Work required:
Each line in the listing below that holds "input" should be counted; reply with that number only.

Data extracts:
### src/flat_wrapper.sv
// flat-port wrapper written by rule: the top's interface ports become plain ports
module rv32i_rf_wb_arbiter_flat 
#(
  parameter int NUM_REQ = 4,
  parameter int DATA_W  = 32,
  parameter int IDX_W   = 5
)
  (i_clk, i_rst, bus_req_valid, bus_req_rd, bus_req_data, bus_claim_valid, bus_claim_rd, bus_chk_rs1, bus_chk_rs2, bus_req_ready, bus_claim_ready, bus_busy_rs1, bus_busy_rs2, bus_rf_wen, bus_rf_rd, bus_rf_w_data);
  rv32i_rf_wb_arbiter_if #(.NUM_REQ(NUM_REQ), .DATA_W(DATA_W), .IDX_W(IDX_W)) bus_i ();
  input logic i_clk;
  input logic i_rst;
  input wire logic [$bits(bus_i.req_valid)-1:0] bus_req_valid;
  input wire logic [$bits(bus_i.req_rd)-1:0] bus_req_rd;
  input wire logic [$bits(bus_i.req_data)-1:0] bus_req_data;
  input wire logic [$bits(bus_i.claim_valid)-1:0] bus_claim_valid;
  input wire logic [$bits(bus_i.claim_rd)-1:0] bus_claim_rd;
  input wire logic [$bits(bus_i.chk_rs1)-1:0] bus_chk_rs1;
  input wire logic [$bits(bus_i.chk_rs2)-1:0] bus_chk_rs2;
  output wire logic [$bits(bus_i.req_ready)-1:0] bus_req_ready;
  output wire logic [$bits(bus_i.claim_ready)-1:0] bus_claim_ready;
  output wire logic [$bits(bus_i.busy_rs1)-1:0] bus_busy_rs1;
  output wire logic [$bits(bus_i.busy_rs2)-1:0] bus_busy_rs2;
  output wire logic [$bits(bus_i.rf_wen)-1:0] bus_rf_wen;
  output wire logic [$bits(bus_i.rf_rd)-1:0] bus_rf_rd;
  output wire logic [$bits(bus_i.rf_w_data)-1:0] bus_rf_w_data;
  assign bus_i.req_valid = bus_req_valid;
  assign bus_i.req_rd = bus_req_rd;
  assign bus_i.req_data = bus_req_data;
  assign bus_i.claim_valid = bus_claim_valid;
  assign bus_i.claim_rd = bus_claim_rd;
  assign bus_i.chk_rs1 = bus_chk_rs1;
  assign bus_i.chk_rs2 = bus_chk_rs2;
  assign bus_req_ready = bus_i.req_ready;
  assign bus_claim_ready = bus_i.claim_ready;
  assign bus_busy_rs1 = bus_i.busy_rs1;
  assign bus_busy_rs2 = bus_i.busy_rs2;
  assign bus_rf_wen = bus_i.rf_wen;
  assign bus_rf_rd = bus_i.rf_rd;
  assign bus_rf_w_data = bus_i.rf_w_data;
  rv32i_rf_wb_arbiter #(.NUM_REQ(NUM_REQ), .DATA_W(DATA_W), .IDX_W(IDX_W)) u_core (.i_clk(i_clk), .i_rst(i_rst), .bus(bus_i));
endmodule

Task output:
9